Jet Fuel Ops Room Established To Secure Supplies While TFR Repairs Flood-Damaged Rail Corridor

The Airports Company of SA (ACSA) has established an operations centre to help stabilise jet fuel supplies at OR Tambo International Airport in the wake of April's floods that forced Transnet Freight Rail (TFR) to close sections portions of its critical Durban-Johannesburg container corridor.

This in turn has resulted in a shortage of jet fuel at SA's main airport, compelling a number of airlines to cancel flights while others resorted to "tankering" or making fuel stops en route.

"Members of the various institutions represented met at OR Tambo today to develop a plan to mitigate the perceived jet fuel crisis," ACSA said this week.

The meeting, called to ensure a stable supply of jet aviation fuel, was attended by TFR and Transnet Pipelines Transnet, the Board of Airline Representatives of SA (BARSA), the Central Energy Fund (CEF), the mineral and energy department and the South African Petroleum Industry Association (SAPIA).

"ACSA and its strategic Fuel Forum partners confirm that jet fuel supply is stable," the airport's company said.

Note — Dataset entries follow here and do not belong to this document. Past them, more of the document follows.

<file path="src/rtl/divider_pkg.sv">
// Shared types and constants for the sequential 8-by-4 unsigned divider.
package divider_pkg;

    localparam int DIVIDEND_W = 8;
    localparam int DIVISOR_W  = 4;
    localparam int ITER_COUNT = 8;
    localparam int CNT_W      = $clog2(ITER_COUNT);

    localparam logic [DIVIDEND_W-1:0] DBZ_QUOTIENT = 8'hFF;

    typedef enum logic [1:0] {
        IDLE,
        LUT,
        ITER,
        DONE
    } state_e;

endpackage

</file>
<file path="src/rtl/divider_if.sv">
// Operand and result handshakes of the divider; slave is the divider, master is its environment.
interface divider_if;
    import divider_pkg::*;

    logic                  in_valid;
    logic                  in_ready;
    logic [DIVIDEND_W-1:0] dividend;
    logic [DIVISOR_W-1:0]  divisor;
    logic                  out_valid;
    logic                  out_ready;
    logic [DIVIDEND_W-1:0] quotient;
    logic [DIVISOR_W-1:0]  remainder;
    logic                  dbz;

    modport slave (
        input  in_valid, dividend, divisor, out_ready,
        output in_ready, out_valid, quotient, remainder, dbz
    );

    modport master (
        output in_valid, dividend, divisor, out_ready,
        input  in_ready, out_valid, quotient, remainder, dbz
    );

endinterface

</file>
<file path="src/rtl/divider_LUT.sv">
// Existing 4-bit combinational divider: z = {a / b, a % b}.
module divider_LUT
    import divider_pkg::*;
(
    input  logic [DIVISOR_W-1:0]   a,
    input  logic [DIVISOR_W-1:0]   b,
    output logic [2*DIVISOR_W-1:0] z
);

    // A zero divisor never reaches this table; the guard only keeps the output defined.
    always_comb begin
        z = {4'hF, 4'h0};
        if (b != '0) begin
            z = {a / b, a % b};
        end
    end

endmodule

</file>
<file path="src/rtl/divider_seq.sv">
// Sequential 8-by-4 unsigned divider: zero-divisor shortcut, LUT fast path for small
// dividends, otherwise an 8-step restoring shift-subtract loop.
module divider_seq
    import divider_pkg::*;
(
    input  logic      clk,
    input  logic      rst_n,
    divider_if.slave  bus
);

    state_e                state_q, state_d;
    logic [DIVISOR_W-1:0]  divisor_q, divisor_d;
    logic [DIVISOR_W-1:0]  lut_a_q, lut_a_d;
    logic [DIVIDEND_W-1:0] dq_q, dq_d;
    logic [DIVISOR_W-1:0]  rem_q, rem_d;
    logic [CNT_W-1:0]      cnt_q, cnt_d;
    logic [DIVIDEND_W-1:0] quotient_q, quotient_d;
    logic [DIVISOR_W-1:0]  remainder_q, remainder_d;
    logic                  dbz_q, dbz_d;
    logic                  out_valid_q, out_valid_d;
    logic                  in_ready_q, in_ready_d;

    logic [2*DIVISOR_W-1:0] lut_z;
    logic [DIVISOR_W:0]     iter_t;
    logic [DIVISOR_W-1:0]   iter_diff;
    logic                   iter_ge;

    divider_LUT u_lut (
        .a (lut_a_q),
        .b (divisor_q),
        .z (lut_z)
    );

    always_comb begin
        // NOTE: every always_comb target gets a default first, so no path can infer a latch.
        state_d     = state_q;
        divisor_d   = divisor_q;
        lut_a_d     = lut_a_q;
        dq_d        = dq_q;
        rem_d       = rem_q;
        cnt_d       = cnt_q;
        quotient_d  = quotient_q;
        remainder_d = remainder_q;
        dbz_d       = dbz_q;
        out_valid_d = out_valid_q;
        in_ready_d  = in_ready_q;

        // Only the low nibble of the difference is kept: it is below the divisor when taken.
        iter_t    = {rem_q, dq_q[DIVIDEND_W-1]};
        iter_ge   = iter_t >= {1'b0, divisor_q};
        iter_diff = iter_t[DIVISOR_W-1:0] - divisor_q;

        unique case (state_q)
            IDLE: begin
                if (bus.in_valid) begin
                    in_ready_d = 1'b0;
                    divisor_d  = bus.divisor;
                    lut_a_d    = bus.dividend[DIVISOR_W-1:0];
                    dq_d       = bus.dividend;
                    rem_d      = '0;
                    cnt_d      = '0;
                    dbz_d      = 1'b0;
                    if (bus.divisor == '0) begin
                        quotient_d  = DBZ_QUOTIENT;
                        remainder_d = '0;
                        dbz_d       = 1'b1;
                        out_valid_d = 1'b1;
                        state_d     = DONE;
                    end else if (bus.dividend[DIVIDEND_W-1:DIVISOR_W] == '0) begin
                        state_d = LUT;
                    end else begin
                        state_d = ITER;
                    end
                end
            end
            LUT: begin
                quotient_d  = {4'h0, lut_z[2*DIVISOR_W-1:DIVISOR_W]};
                remainder_d = lut_z[DIVISOR_W-1:0];
                out_valid_d = 1'b1;
                state_d     = DONE;
            end
            ITER: begin
                rem_d = iter_ge ? iter_diff : iter_t[DIVISOR_W-1:0];
                dq_d  = {dq_q[DIVIDEND_W-2:0], iter_ge};
                cnt_d = cnt_q + CNT_W'(1);
                if (cnt_q == CNT_W'(ITER_COUNT - 1)) begin
                    quotient_d  = {dq_q[DIVIDEND_W-2:0], iter_ge};
                    remainder_d = iter_ge ? iter_diff : iter_t[DIVISOR_W-1:0];
                    out_valid_d = 1'b1;
                    state_d     = DONE;
                end
            end
            DONE: begin
                if (bus.out_ready) begin
                    out_valid_d = 1'b0;
                    in_ready_d  = 1'b1;
                    state_d     = IDLE;
                end
            end
            default: state_d = IDLE;
        endcase
    end

    // NOTE: state uses non-blocking assignments so every register samples pre-edge values;
    // the datapath registers are few, so all of them take the reset, not just the control.
    always_ff @(posedge clk or negedge rst_n) begin
        if (!rst_n) begin
            state_q     <= IDLE;
            divisor_q   <= '0;
            lut_a_q     <= '0;
            dq_q        <= '0;
            rem_q       <= '0;
            cnt_q       <= '0;
            quotient_q  <= '0;
            remainder_q <= '0;
            dbz_q       <= 1'b0;
            out_valid_q <= 1'b0;
            in_ready_q  <= 1'b1;
        end else begin
            state_q     <= state_d;
            divisor_q   <= divisor_d;
            lut_a_q     <= lut_a_d;
            dq_q        <= dq_d;
            rem_q       <= rem_d;
            cnt_q       <= cnt_d;
            quotient_q  <= quotient_d;
            remainder_q <= remainder_d;
            dbz_q       <= dbz_d;
            out_valid_q <= out_valid_d;
            in_ready_q  <= in_ready_d;
        end
    end

    assign bus.in_ready  = in_ready_q;
    assign bus.out_valid = out_valid_q;
    assign bus.quotient  = quotient_q;
    assign bus.remainder = remainder_q;
    assign bus.dbz       = dbz_q;

endmodule

</file>
<file path="src/flat_wrapper.sv">
// flat-port wrapper written by rule: the top's interface ports become plain ports
module divider_seq_flat import divider_pkg::*;
  (clk, rst_n, bus_in_valid, bus_dividend, bus_divisor, bus_out_ready, bus_in_ready, bus_out_valid, bus_quotient, bus_remainder, bus_dbz);
  divider_if bus_i ();
  input  logic clk;
  input  logic rst_n;
  input wire logic [$bits(bus_i.in_valid)-1:0] bus_in_valid;
  input wire logic [$bits(bus_i.dividend)-1:0] bus_dividend;
  input wire logic [$bits(bus_i.divisor)-1:0] bus_divisor;
  input wire logic [$bits(bus_i.out_ready)-1:0] bus_out_ready;
  output wire logic [$bits(bus_i.in_ready)-1:0] bus_in_ready;
  output wire logic [$bits(bus_i.out_valid)-1:0] bus_out_valid;
  output wire logic [$bits(bus_i.quotient)-1:0] bus_quotient;
  output wire logic [$bits(bus_i.remainder)-1:0] bus_remainder;
  output wire logic [$bits(bus_i.dbz)-1:0] bus_dbz;
  assign bus_i.in_valid = bus_in_valid;
  assign bus_i.dividend = bus_dividend;
  assign bus_i.divisor = bus_divisor;
  assign bus_i.out_ready = bus_out_ready;
  assign bus_in_ready = bus_i.in_ready;
  assign bus_out_valid = bus_i.out_valid;
  assign bus_quotient = bus_i.quotient;
  assign bus_remainder = bus_i.remainder;
  assign bus_dbz = bus_i.dbz;
  divider_seq u_core (.clk(clk), .rst_n(rst_n), .bus(bus_i));
endmodule
</file>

"The issue at play is the mismatch between supply and demand. This is what the forum has agreed to remedy the situation by setting up an operations room that will meet weekly until the railway line between KZN and OR Tambo International Airport is fixed."

A number of interventions have been put in place to prevent airlines from cancelling flights and eliminating tankering and costly technical stops, ACSA said. These included amending the legislative instruments available to match demand and supply as well as instituting emergency supplement of supplies.

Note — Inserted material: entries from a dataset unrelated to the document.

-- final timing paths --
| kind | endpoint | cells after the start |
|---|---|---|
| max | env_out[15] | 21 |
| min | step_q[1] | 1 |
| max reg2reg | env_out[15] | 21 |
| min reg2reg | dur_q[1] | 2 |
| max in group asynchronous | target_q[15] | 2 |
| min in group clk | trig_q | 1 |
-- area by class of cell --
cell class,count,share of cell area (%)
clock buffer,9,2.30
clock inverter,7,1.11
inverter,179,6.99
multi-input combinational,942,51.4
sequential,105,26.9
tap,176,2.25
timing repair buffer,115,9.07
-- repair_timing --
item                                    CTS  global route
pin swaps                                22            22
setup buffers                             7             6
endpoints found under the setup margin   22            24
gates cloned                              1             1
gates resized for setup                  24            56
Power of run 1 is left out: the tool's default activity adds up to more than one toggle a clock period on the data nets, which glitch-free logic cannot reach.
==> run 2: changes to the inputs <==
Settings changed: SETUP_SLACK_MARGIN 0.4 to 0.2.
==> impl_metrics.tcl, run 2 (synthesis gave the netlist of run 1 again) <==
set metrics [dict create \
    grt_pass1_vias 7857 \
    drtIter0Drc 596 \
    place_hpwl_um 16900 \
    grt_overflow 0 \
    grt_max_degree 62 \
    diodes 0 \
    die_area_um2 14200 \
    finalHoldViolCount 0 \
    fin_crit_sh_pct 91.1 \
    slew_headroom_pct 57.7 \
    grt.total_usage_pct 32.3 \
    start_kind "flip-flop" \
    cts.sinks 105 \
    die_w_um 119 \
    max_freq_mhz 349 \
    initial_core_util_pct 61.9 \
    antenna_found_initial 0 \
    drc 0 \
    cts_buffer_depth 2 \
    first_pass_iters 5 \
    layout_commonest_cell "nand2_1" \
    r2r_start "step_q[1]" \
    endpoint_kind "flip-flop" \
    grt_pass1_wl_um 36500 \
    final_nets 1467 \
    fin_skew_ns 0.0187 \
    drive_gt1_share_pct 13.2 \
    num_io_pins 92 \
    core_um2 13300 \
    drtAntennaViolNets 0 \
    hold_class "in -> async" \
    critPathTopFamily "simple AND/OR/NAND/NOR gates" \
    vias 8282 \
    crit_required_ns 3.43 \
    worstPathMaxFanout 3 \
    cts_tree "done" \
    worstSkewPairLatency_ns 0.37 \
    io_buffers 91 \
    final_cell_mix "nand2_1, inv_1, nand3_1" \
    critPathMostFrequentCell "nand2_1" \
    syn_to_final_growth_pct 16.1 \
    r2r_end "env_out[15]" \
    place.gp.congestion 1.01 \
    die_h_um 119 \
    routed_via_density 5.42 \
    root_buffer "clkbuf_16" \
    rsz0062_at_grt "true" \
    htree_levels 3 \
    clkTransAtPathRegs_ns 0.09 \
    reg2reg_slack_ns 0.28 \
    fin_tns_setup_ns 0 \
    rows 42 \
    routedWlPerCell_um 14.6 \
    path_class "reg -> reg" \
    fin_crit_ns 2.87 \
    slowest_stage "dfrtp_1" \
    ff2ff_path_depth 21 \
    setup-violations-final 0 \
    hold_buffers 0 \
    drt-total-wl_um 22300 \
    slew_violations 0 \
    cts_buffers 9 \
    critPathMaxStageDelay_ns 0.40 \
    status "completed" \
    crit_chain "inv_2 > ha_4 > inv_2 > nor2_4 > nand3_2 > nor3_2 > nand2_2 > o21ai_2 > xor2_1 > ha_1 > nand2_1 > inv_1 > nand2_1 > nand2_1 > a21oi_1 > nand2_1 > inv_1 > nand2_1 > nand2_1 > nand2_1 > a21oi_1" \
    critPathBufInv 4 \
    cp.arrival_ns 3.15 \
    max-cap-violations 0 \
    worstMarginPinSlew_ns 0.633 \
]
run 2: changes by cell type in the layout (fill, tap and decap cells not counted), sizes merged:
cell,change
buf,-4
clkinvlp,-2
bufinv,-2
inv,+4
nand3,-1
`src/rtl/uart_rx.sv`:
```
// 8N1 UART receiver with 16x oversampling, LSB first.
// Two-flop input synchroniser, private tick divider, mid-bit sampling, one-clock strobes.
module uart_rx #(
    parameter int CLK_FREQ  = 44,
    parameter int BAUD_RATE = 9600,
    parameter int DATA_BITS = 8
) (
    input  logic                 clk,
    input  logic                 rst,
    input  logic                 rx,
    output logic [DATA_BITS-1:0] rx_data,
    output logic                 rx_valid,
    output logic                 frame_err,
    output logic                 busy
);

    localparam int OS_COUNT = int'((CLK_FREQ * 1000000) / (BAUD_RATE * 16));
    localparam int OS_W     = (OS_COUNT > 1) ? $clog2(OS_COUNT) : 1;
    localparam logic [OS_W-1:0] OS_LAST  = OS_W'(OS_COUNT - 1);
    localparam logic [2:0]      LAST_BIT = 3'(DATA_BITS - 1);

    typedef enum logic [1:0] {
        IDLE  = 2'd0,
        START = 2'd1,
        DATA  = 2'd2,
        STOP  = 2'd3
    } state_t;

    state_t                 state_q, state_d;
    logic                   rx_meta_q, rx_meta_d;
    logic                   rx_s_q, rx_s_d;
    logic [OS_W-1:0]        os_cnt_q, os_cnt_d;
    logic [3:0]             os_cnt16_q, os_cnt16_d;
    logic [2:0]             bit_idx_q, bit_idx_d;
    logic [DATA_BITS-1:0]   shreg_q, shreg_d;
    logic [DATA_BITS-1:0]   rx_data_q, rx_data_d;
    logic                   rx_valid_q, rx_valid_d;
    logic                   frame_err_q, frame_err_d;
    logic                   armed_q, armed_d;
    logic                   tick;

    always_ff @(posedge clk or posedge rst) begin
        if (rst) begin
            state_q     <= IDLE;
            rx_meta_q   <= 1'b1;
            rx_s_q      <= 1'b1;
            os_cnt_q    <= '0;
            os_cnt16_q  <= '0;
            bit_idx_q   <= '0;
            shreg_q     <= '0;
            rx_data_q   <= '0;
            rx_valid_q  <= 1'b0;
            frame_err_q <= 1'b0;
            armed_q     <= 1'b0;
        end else begin
            state_q     <= state_d;
            rx_meta_q   <= rx_meta_d;
            rx_s_q      <= rx_s_d;
            os_cnt_q    <= os_cnt_d;
            os_cnt16_q  <= os_cnt16_d;
            bit_idx_q   <= bit_idx_d;
            shreg_q     <= shreg_d;
            rx_data_q   <= rx_data_d;
            rx_valid_q  <= rx_valid_d;
            frame_err_q <= frame_err_d;
            armed_q     <= armed_d;
        end
    end

    always_comb begin
        state_d     = state_q;
        rx_meta_d   = rx;
        rx_s_d      = rx_meta_q;
        bit_idx_d   = bit_idx_q;
        shreg_d     = shreg_q;
        rx_data_d   = rx_data_q;
        rx_valid_d  = 1'b0;
        frame_err_d = 1'b0;
        armed_d     = armed_q;

        tick       = (os_cnt_q == OS_LAST);
        os_cnt_d   = tick ? '0 : os_cnt_q + OS_W'(1);
        os_cnt16_d = tick ? os_cnt16_q + 4'd1 : os_cnt16_q;

        unique case (state_q)
            IDLE: begin
                // armed blocks retriggering on a line still low after a framing error
                if (rx_s_q) begin
                    armed_d = 1'b1;
                end else if (armed_q) begin
                    state_d    = START;
                    os_cnt_d   = '0;
                    os_cnt16_d = '0;
                end
            end
            START: begin
                if (tick && os_cnt16_q == 4'd7) begin
                    if (!rx_s_q) begin
                        state_d    = DATA;
                        bit_idx_d  = '0;
                        os_cnt16_d = '0;
                    end else begin
                        state_d = IDLE;
                    end
                end
            end
            DATA: begin
                if (tick && os_cnt16_q == 4'd15) begin
                    shreg_d = {rx_s_q, shreg_q[DATA_BITS-1:1]};
                    if (bit_idx_q == LAST_BIT) begin
                        state_d = STOP;
                    end else begin
                        bit_idx_d = bit_idx_q + 3'd1;
                    end
                end
            end
            STOP: begin
                if (tick && os_cnt16_q == 4'd15) begin
                    state_d = IDLE;
                    if (rx_s_q) begin
                        rx_data_d  = shreg_q;
                        rx_valid_d = 1'b1;
                    end else begin
                        frame_err_d = 1'b1;
                        armed_d     = 1'b0;
                    end
                end
            end
            default: state_d = IDLE;
        endcase
    end

    assign rx_data   = rx_data_q;
    assign rx_valid  = rx_valid_q;
    assign frame_err = frame_err_q;
    assign busy      = (state_q != IDLE);

endmodule
```
`config.mk`:
```
export PLATFORM = sky130hd
export DESIGN_NAME = uart_rx
export DESIGN_NICKNAME = d
export VERILOG_FILES = /design/src/rtl/uart_rx.sv
export SDC_FILE = /design/constraint.sdc
export NUM_CORES = 1
export LEC_CHECK = 0
export CAP_MARGIN = 5
export CORE_MARGIN = 2
export CORE_UTILIZATION = 57
export DETAILED_ROUTE_END_ITERATION = 8
export PLACE_DENSITY = 0.84
export RECOVER_POWER = 25
export SLEW_MARGIN = 20
export SYNTH_ARGS = -nofsm -noshare
export SYNTH_HDL_FRONTEND = slang
export SYNTH_SLANG_ARGS = --single-unit
```
`constraint.sdc`:
```
create_clock -name clk -period 2.3 [get_ports clk]
set_input_delay 0.345 -clock clk [delete_from_list [all_inputs] [get_ports clk]]
set_output_delay 0.345 -clock clk [all_outputs]
set_load 0.05 [all_outputs]
```
==> impl_results.md <==
- Main synth FF type: dfrtp_1
- Top post-synthesis cells by area: dfrtp_1 51%, mux2_2 10%, nor2_1 3.8%, ha_1 3.5%, dfstp_2 2.9%
- Gr busiest metal: met2
- Worst path required time: 2550 ps
- Final net count: 178
- Clock transition at path regs: 110 ps
- Die Y: 60.22 µm
- Fillers: 229
- Placed cell areas: 1984 µm²
- Num CTS Buffers: 5
- DRC violations left: 0
- Post-synth cell types: 37
- Number of gates resized after CTS: 0
- Netlist Area Pre-Place: 1802 µm²
- Pleak: 0.9471 nW
- Total gr overflow: 0
- Slew headroom: 0.3821
- Ys async rst share: 1.000
- # IOs: 14
- Grt met3 use: 0.07792
- Antenna violations before repair: 0
- Clock root buffer: clkbuf_4
- Critical-path cell list: nand4bb_1 > nor4_2 > o22ai_1 > a32o_1
- Layout cell share with drive strength beyond 1: 0.2047
- CP arrival: 2270 ps
- Core ar.: 3028 µm²
- Final hold violation count: 0
- Post-synth EDFFs: 0
- Endpoint class of the critical path: flop
- Synth-to-layout area growth: 14.17%
- Yosys top cell area share: 0.5139
- Worst Hold Class: flop to flop
- Worst Tran Pin Value: 926.9 ps
- PortBufs: 13
- Setup bufs post-CTS: 0
- CTS tree: yes
- Detailed Route Iter0 Violations: 33
- Crit path max fanout: 7
- Estimated wirelength of the detail-placed design: 2.333 mm
- WL per Instance: 15.32 µm
- Cell Rows: 20
- PwrDens: 703.1 nW/µm²
- Seq/Total Area, Yosys: 0.5431
- R2R Path Start: os_cnt_q[7]
- DIE WIDTH: 60.22 µm
- Setup violations, final: 0
- Met2 Use GR: 0.3525
- Initial Util: 0.5950
- Die area: 3626 µm²
- Crit start category: flop
- Syn_nets: 160
- Slew Limit Fails: 0
- Tcrit/Tclk final: 0.8807
- Number of global-route vias before repair: 1238
- Syn Area/Cell: 11.85 µm²
- Slowest cell on crit path: nor4_2
- Longest Clk Path Bufs: 2
- CTS H-tree depth: 2
- FF+latch count, synth: 39
- Setup tns final: 0 ps
- Global-route wire length before repair: 5.651 mm
- Latest clock arrival within the worst-skew pair: 350 ps
- Met1 global-route usage: 0.2585
- Cells after Synth: 152
- Total routed wirelength: 3.293 mm
- R2r worst-path depth: 4
- Most frequent cells after synthesis: 37 x dfrtp_1, 18 x nor2_1, 16 x mux2_2
- Final min period: 2026 ps
- Crit Path Category: flop to flop
- Post-synth top area cell: dfrtp_1
- Routed vias/inst: 5.674
- Detailed-route via count: 1220
- Final Cell Area: 2057 µm²
- HP Start: rx_meta_q
- Top-count cell post-synth: dfrtp_1
- Worst vdd ir: 0.0005512 V
- Overall Global Routing Usage: 0.2190
- Pin count of the biggest net entering global routing: 40
- Critical path launch point: os_cnt_q[7]
- Global placement routability congestion: 0.8349
- Worst clock skew: 14.74 ps
- Outcome: completed
- Synth warn: 0
- Hold_buf cts: 0
- CTS Sinks: 39
- 1st-pass router iterations: 4
- Number of routed nets with antenna violations: 0
- Power after layout: 1.446 mW
- Max Fclk: 0.4937 GHz
- Hold Path Stages: 0
- Ant. Diodes: 0
- Max Cap Viol: 0
- CP peak stage delay: 580 ps
- RSZ-0062 raised after global routing: no
## cell type report
class                      instances  area [µm²]  share of cell area
sequential                        39       978.4              0.4757
multi-input combinational        102       775.7              0.3771
timing repair buffer              16       152.6             0.07421
clock buffer                       7       65.06             0.03163
tap                               44       55.05             0.02676
inverter                           6       22.52             0.01095
clock inverter                     1       7.507            0.003650
## power by group
group / leakage [nW] / switching [mW] / internal (mW)
logic: 0.397 / 0.116 / 0.0928
clock network: 0.0375 / 0.225 / 0.179
registers: 0.513 / 0.0868 / 0.747
total: 0.947 / 0.428 / 1.02
## cells by family (layout without fill, tap and decap cells)
family,Yosys count,after routing,synth area share
muxes,16,16,0.1000
xor gates and xnor gates,11,11,0.05347
adders and majority gates,5,5,0.03472
AOI/OAI and AO/OA,14,14,0.05278
and+or+nand+nor,56,56,0.1896
DFF,39,39,0.5431
buffers and inverters,11,30,0.02639
## routing by layer
layer  vias up  routed length [µm]
li1        574                   -
met1       605                1400
met2        29                1640
met3        12                 155
met4         0                  95
met5         -                   0
## registers in the layout (all words and copies together) (netlist names), named ones only
register	flops
bit_idx_q	3
os_cnt16_q	4
rx_meta_q	1
state_q	1
rx_data	8
shreg_q	8
os_cnt_q	9
rx_s_q	1
frame_err	1
rx_valid	1
armed_q	1
## metrics by stage
step                      utilization  instances  hold slack (ps)  setup WS (ps)
after floorplan                     -        152            345.2          456.6
after global placement         0.6554        207            346.8          424.5
after detailed placement       0.6554        207            349.8          309.4
after CTS                      0.6793        215            370.1          52.36
after global routing           0.6793        215            372.8          91.51
final                          0.6793        215            367.6          274.4
===== src/rtl/tpu_pkg.sv =====
// Shared types and helpers for the systolic-array front end.
package tpu_pkg;

    typedef enum logic [2:0] {
        IDLE,
        CLEAR,
        STREAM,
        FLUSH,
        DONE
    } feeder_state_e;

    // Bit offset of a lane inside a packed multi-lane vector.
    function automatic int lane_lsb(input int lane, input int width);
        return lane * width;
    endfunction

endpackage


===== src/rtl/utils_sync_fifo.sv =====
// Synchronous FIFO with registered storage. Data written in one cycle is readable
// in the next cycle at the earliest. Push on full and pop on empty are ignored.
module utils_sync_fifo #(
    parameter int WIDTH = 8,
    parameter int DEPTH = 4
) (
    input  logic             clk_i,
    input  logic             rst_i,
    input  logic             push_i,
    input  logic [WIDTH-1:0] data_i,
    input  logic             pop_i,
    output logic [WIDTH-1:0] data_o,
    output logic             full_o,
    output logic             empty_o
);

    localparam int AW = (DEPTH > 1) ? $clog2(DEPTH) : 1;

    logic [WIDTH-1:0] mem_q [DEPTH];
    logic [WIDTH-1:0] mem_d [DEPTH];
    logic [AW-1:0]    wr_ptr_q, wr_ptr_d;
    logic [AW-1:0]    rd_ptr_q, rd_ptr_d;
    logic [AW:0]      count_q, count_d;
    logic             do_push;
    logic             do_pop;

    assign full_o  = (count_q == (AW+1)'(DEPTH));
    assign empty_o = (count_q == '0);
    assign data_o  = mem_q[rd_ptr_q];
    assign do_push = push_i && !full_o;
    assign do_pop  = pop_i && !empty_o;

    always_comb begin
        mem_d    = mem_q;
        wr_ptr_d = wr_ptr_q;
        rd_ptr_d = rd_ptr_q;
        count_d  = count_q;
        if (do_push) begin
            mem_d[wr_ptr_q] = data_i;
            wr_ptr_d        = wr_ptr_q + AW'(1);
        end
        if (do_pop) begin
            rd_ptr_d = rd_ptr_q + AW'(1);
        end
        case ({do_push, do_pop})
            2'b10:   count_d = count_q + (AW+1)'(1);
            2'b01:   count_d = count_q - (AW+1)'(1);
            default: count_d = count_q;
        endcase
    end

    always_ff @(posedge clk_i or posedge rst_i) begin
        if (rst_i) begin
            for (int i = 0; i < DEPTH; i++) begin
                mem_q[i] <= '0;
            end
            wr_ptr_q <= '0;
            rd_ptr_q <= '0;
            count_q  <= '0;
        end else begin
            mem_q    <= mem_d;
            wr_ptr_q <= wr_ptr_d;
            rd_ptr_q <= rd_ptr_d;
            count_q  <= count_d;
        end
    end

endmodule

ACSA noted that two airlines had cancelled flights while others made tankering stops at Durban and Windhoek because of the perceived fuel shortage at OR Tambo.

"The responsibility lies within the Department of Minerals and Energy and the Central Energy Fund (CEF) to invoke available legislative instruments to ensure there is energy security and confirm that they are working on providing approximately 1,5 million litres of jet fuel in the event that the mismatch between supply and demand is not mitigated."

TFR said repairs would be complete by the end of October when both lines on the corridor will be open. One running line would be open from June 9, TFR said, meaning the route would be operating at 50% capacity.

Meanwhile, a consignment of jet fuel arrived at the Durban port by ship and was due to be pumped into the National Petroleum Refiners South Africa (NATREF) refinery on Monday.